Akeem Sirleaf

Personal information
- Born: 10 March 1997 (age 29)

Sport
- Sport: Athletics
- Event: Sprint

= Akeem Sirleaf =

Liberian athlete (born 1997)

Akeem Sirleaf (born 10 March 1997) is a Liberian sprinter. He is the Liberian national record holder in the 200 metres short track, and the 400 metres.

==Biography==
Sirleaf lived in Philadelphia and North St. Paul, Minnesota, where he started in track and field alongside playing football at running back. A Minnesota Class 2A champion in the 200 metres and a school record holder in the 400 metres, he chose to focus on athletics after finishing high school.

Having attended Butler Community College in El Dorado, Kansas, Sirleaf competed for North Carolina A&T State University in the United States, and in 2019 met the automatic qualifying standards for the 2020 Olympic Games, prior to the delay of the Games to the following year due to Covid-19 pandemic. He set a new Liberian 200 metres national record at the 2019 MEAC Outdoor Track and Field Championships with a time of 20.37 seconds. At the same meet, he broke the Liberian 400 metres national record by running 45.42 seconds, helping his college win the MEAC title in 2019 and competed at the 2019 NCAA Division I Outdoor Track and Field Championships. He was a winner at the 2021 NCAA Outdoor Championships in the men's 4 x 400 metres relay alongside Trevor Stewart, Daniel Stokes and Randolph Ross.

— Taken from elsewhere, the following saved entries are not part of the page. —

===== src/design/spi_byte_fifo.sv =====
////////////////////////////////////////
// FIFO_DEPTH must be a power of two
// Read data appears one clock after pop
////////////////////////////////////////
module spi_byte_fifo #(
  parameter int FIFO_DEPTH = 512
) (
  input  logic                i_ext_spi_clk_x,
  input  logic                i_srst,
  input  logic                push_i,
  input  spi_solo_pkg::byte_t data_i,
  input  logic                pop_i,
  output spi_solo_pkg::byte_t data_o,
  output logic                valid_o,
  output logic                full_o,
  output logic                empty_o
);
  import spi_solo_pkg::*;

  localparam int AW = $clog2(FIFO_DEPTH);

  byte_t         mem [FIFO_DEPTH];  // Storage array
  logic [AW-1:0] wr_ptr_q;          // Next write slot
  logic [AW-1:0] rd_ptr_q;          // Next read slot
  logic [AW:0]   count_q;           // Occupancy, one bit wider than pointers
  logic          push_ok;
  logic          pop_ok;

  assign full_o  = (count_q == (AW+1)'(FIFO_DEPTH));
  assign empty_o = (count_q == '0);
  assign push_ok = push_i & ~full_o;   // Push into a full FIFO is dropped
  assign pop_ok  = pop_i & ~empty_o;   // Pop of an empty FIFO is ignored

  // Pointers and occupancy
  always_ff @(posedge i_ext_spi_clk_x) begin
    if (i_srst) begin
      wr_ptr_q <= '0;
      rd_ptr_q <= '0;
      count_q  <= '0;
      valid_o  <= 1'b0;
    end else begin
      valid_o <= pop_ok;
      if (push_ok) wr_ptr_q <= wr_ptr_q + 1'b1;  // Wraps at depth
      if (pop_ok)  rd_ptr_q <= rd_ptr_q + 1'b1;
      if (push_ok && !pop_ok) begin
        count_q <= count_q + 1'b1;
      end else if (pop_ok && !push_ok) begin
        count_q <= count_q - 1'b1;
      end
    end
  end

  // Array write and registered read
  always_ff @(posedge i_ext_spi_clk_x) begin
    if (push_ok) mem[wr_ptr_q] <= data_i;
    if (pop_ok)  data_o        <= mem[rd_ptr_q];  // Holds until next pop
  end

  a_count_bound: assert property (@(posedge i_ext_spi_clk_x) disable iff (i_srst)
    count_q <= (AW+1)'(FIFO_DEPTH));

endmodule : spi_byte_fifo
$ cat config.mk
export PLATFORM = sky130hd
export DESIGN_NAME = spi_cmd_latch
export DESIGN_NICKNAME = d
export VERILOG_FILES = /design/src/design/spi_solo_pkg.sv /design/src/design/spi_cmd_latch.sv
export SDC_FILE = /design/constraint.sdc
export NUM_CORES = 1
export LEC_CHECK = 0
export ABC_AREA = 1
export BUFFER_PORTS_ARGS = -buffer_cell sky130_fd_sc_hd__buf_2
export CORE_ASPECT_RATIO = 1.4
export CORE_MARGIN = 10
export CORE_UTILIZATION = 40
export DETAILED_ROUTE_END_ITERATION = 6
export GPL_TIMING_DRIVEN = 0
export HOLD_SLACK_MARGIN = 0.15
export PLACE_DENSITY_LB_ADDON = 0.12
export SYNTH_ARGS = -nofsm -noshare
export SYNTH_HDL_FRONTEND = slang
export SYNTH_SLANG_ARGS = --single-unit
export TNS_END_PERCENT = 5
$ cat constraint.sdc
create_clock -name i_ext_spi_clk_x -period 1 [get_ports i_ext_spi_clk_x]
set_clock_uncertainty 0.15 [all_clocks]
set_input_delay 0.15 -clock i_ext_spi_clk_x [delete_from_list [all_inputs] [get_ports i_ext_spi_clk_x]]
set_output_delay 0.15 -clock i_ext_spi_clk_x [all_outputs]
set_load 0.01 [all_outputs]
$ cat src/design/spi_solo_pkg.sv
////////////////////////////////////////
// Shared widths and types of the SPI master
// Lengths are limited to 1023 bytes per phase
////////////////////////////////////////
package spi_solo_pkg;

  ////////////////////////////////////////
  // Widths and framing constants
  ////////////////////////////////////////
  typedef logic [7:0] byte_t;  // One data byte

  localparam int LEN_W   = 10;         // Byte-count field, 0 to 1023
  localparam int WAIT_W  = 5;          // Wait field, up to 31 SCK periods
  localparam int TIMER_W = LEN_W + 3;  // Bit timer holds 8 * max length
  localparam int SS_CYC  = 4;          // SCK periods per framing state

  ////////////////////////////////////////
  // Transaction state
  ////////////////////////////////////////
  typedef enum logic [2:0] {
    IDLE,     // Bus parked, csn high
    START_D,  // Deselect lead-in
    START_S,  // Chip-select setup
    TX,       // Shift out TX bytes
    WAIT,     // Dummy clocks between TX and RX
    RX,       // Shift in RX bytes
    STOP_S,   // Chip-select hold
    STOP_D    // Deselect tail
  } spi_state_e;

  // Command as latched on go
  typedef struct packed {
    logic [LEN_W-1:0]  tx_len;    // Bytes to send
    logic [LEN_W-1:0]  rx_len;    // Bytes to receive
    logic [WAIT_W-1:0] wait_cyc;  // Idle SCK periods after TX
  } spi_cmd_t;

  // Bus pins driven by the master
  typedef struct packed {
    logic sck;   // Mode 0, idles low
    logic csn;   // Active low select
    logic copi;  // Controller out
  } spi_pins_t;

endpackage : spi_solo_pkg

$ cat src/design/spi_cmd_latch.sv
////////////////////////////////////////
// Go is taken only while the master is idle
// Held command is stable for the whole transaction
////////////////////////////////////////
module spi_cmd_latch (
  input  logic                   i_ext_spi_clk_x,
  input  logic                   i_srst,
  input  logic                   go_i,
  input  spi_solo_pkg::spi_cmd_t cmd_i,
  input  logic                   idle_i,
  output spi_solo_pkg::spi_cmd_t cmd_o,
  output logic                   start_o
);
  import spi_solo_pkg::*;

  spi_cmd_t cmd_q;   // Command of the running transaction
  logic     accept;  // Go seen while idle

  assign accept = go_i & idle_i;
  assign cmd_o  = cmd_q;

  always_ff @(posedge i_ext_spi_clk_x) begin
    if (i_srst) begin
      cmd_q   <= '0;
      start_o <= 1'b0;
    end else begin
      start_o <= accept;  // One clock after the accepted go
      if (accept) begin
        cmd_q <= cmd_i;
      end
    end
  end

  ////////////////////////////////////////
  // Checks
  ////////////////////////////////////////
  // A transaction moves at least one byte
  a_len_nonzero: assert property (@(posedge i_ext_spi_clk_x) disable iff (i_srst)
    accept |-> (cmd_i.tx_len != '0) || (cmd_i.rx_len != '0));

endmodule : spi_cmd_latch

# After elaboration in Yosys (flattened, before gate mapping)
# Index checks and enable logic that the tools add are counted.
# op_classes
bitwise	1
# op_table
op	n
1-bit AND	1
# totals
ff_bits	26
inputBits	29
output_inout_bits	26
elab_cells	5

# Longest topological paths before layout
# Gate-level depths: netlist (run 1).
# logic_depth
depth_word	1
mapped_depth	5
depth_no_buf	4

# Worst setup path after synthesis (run 1)
# No wires, ideal clock.
# synth_timing
path_kind	input -> register
from	in go_i
to	reg cmd_q (netlist bit cmd_o[10])
arrival_time_ns	0.522
t_required_ns	0.737
path_slack_ns	0.215
stages	4
n_path_buf	1
path_cell_list	nand2_2 > buf_4 > nor2_1 > nor2_1
# synth_via
elab_chain_len	1
# synth_rtl
element	line_no	source
start, declared	spi_cmd_latch.sv:8	input logic go_i,
1-bit AND	spi_cmd_latch.sv:19	assign accept = go_i & idle_i;
end signal, assigned	spi_cmd_latch.sv:29	cmd_q <= cmd_i;
end, declared	spi_cmd_latch.sv:16	spi_cmd_t cmd_q;
# No other way between the ends.
# A chain may end at the register's enable or synchronous reset.

# Final worst setup path (run 1)
# layout_timing
from	reg cmd_q (netlist bit cmd_o[7])
to	out cmd_o[7] in the netlist's numbering
# layout_rtl
element	line_no	source
end, declared	spi_cmd_latch.sv:11	output spi_solo_pkg::spi_cmd_t cmd_o,
# No word-level cell between the ends.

Competing at the 2022 African Championships in Athletics in Mauritius, he was a finalist in the 200 metres, running a time of 21.21 to place sixth overall. He has previously competed at the championships in 2018 without progressing beyond the first round.

Sirleaf ran as part of the Liberian 4x100m relay team which qualified for the 2024 Paris Olympics at the 2024 World Relays Championships in Nassau, Bahamas. Later that year, he also compete for Liberia at the 2024 African Championships in Athletics in Douala, Cameroon.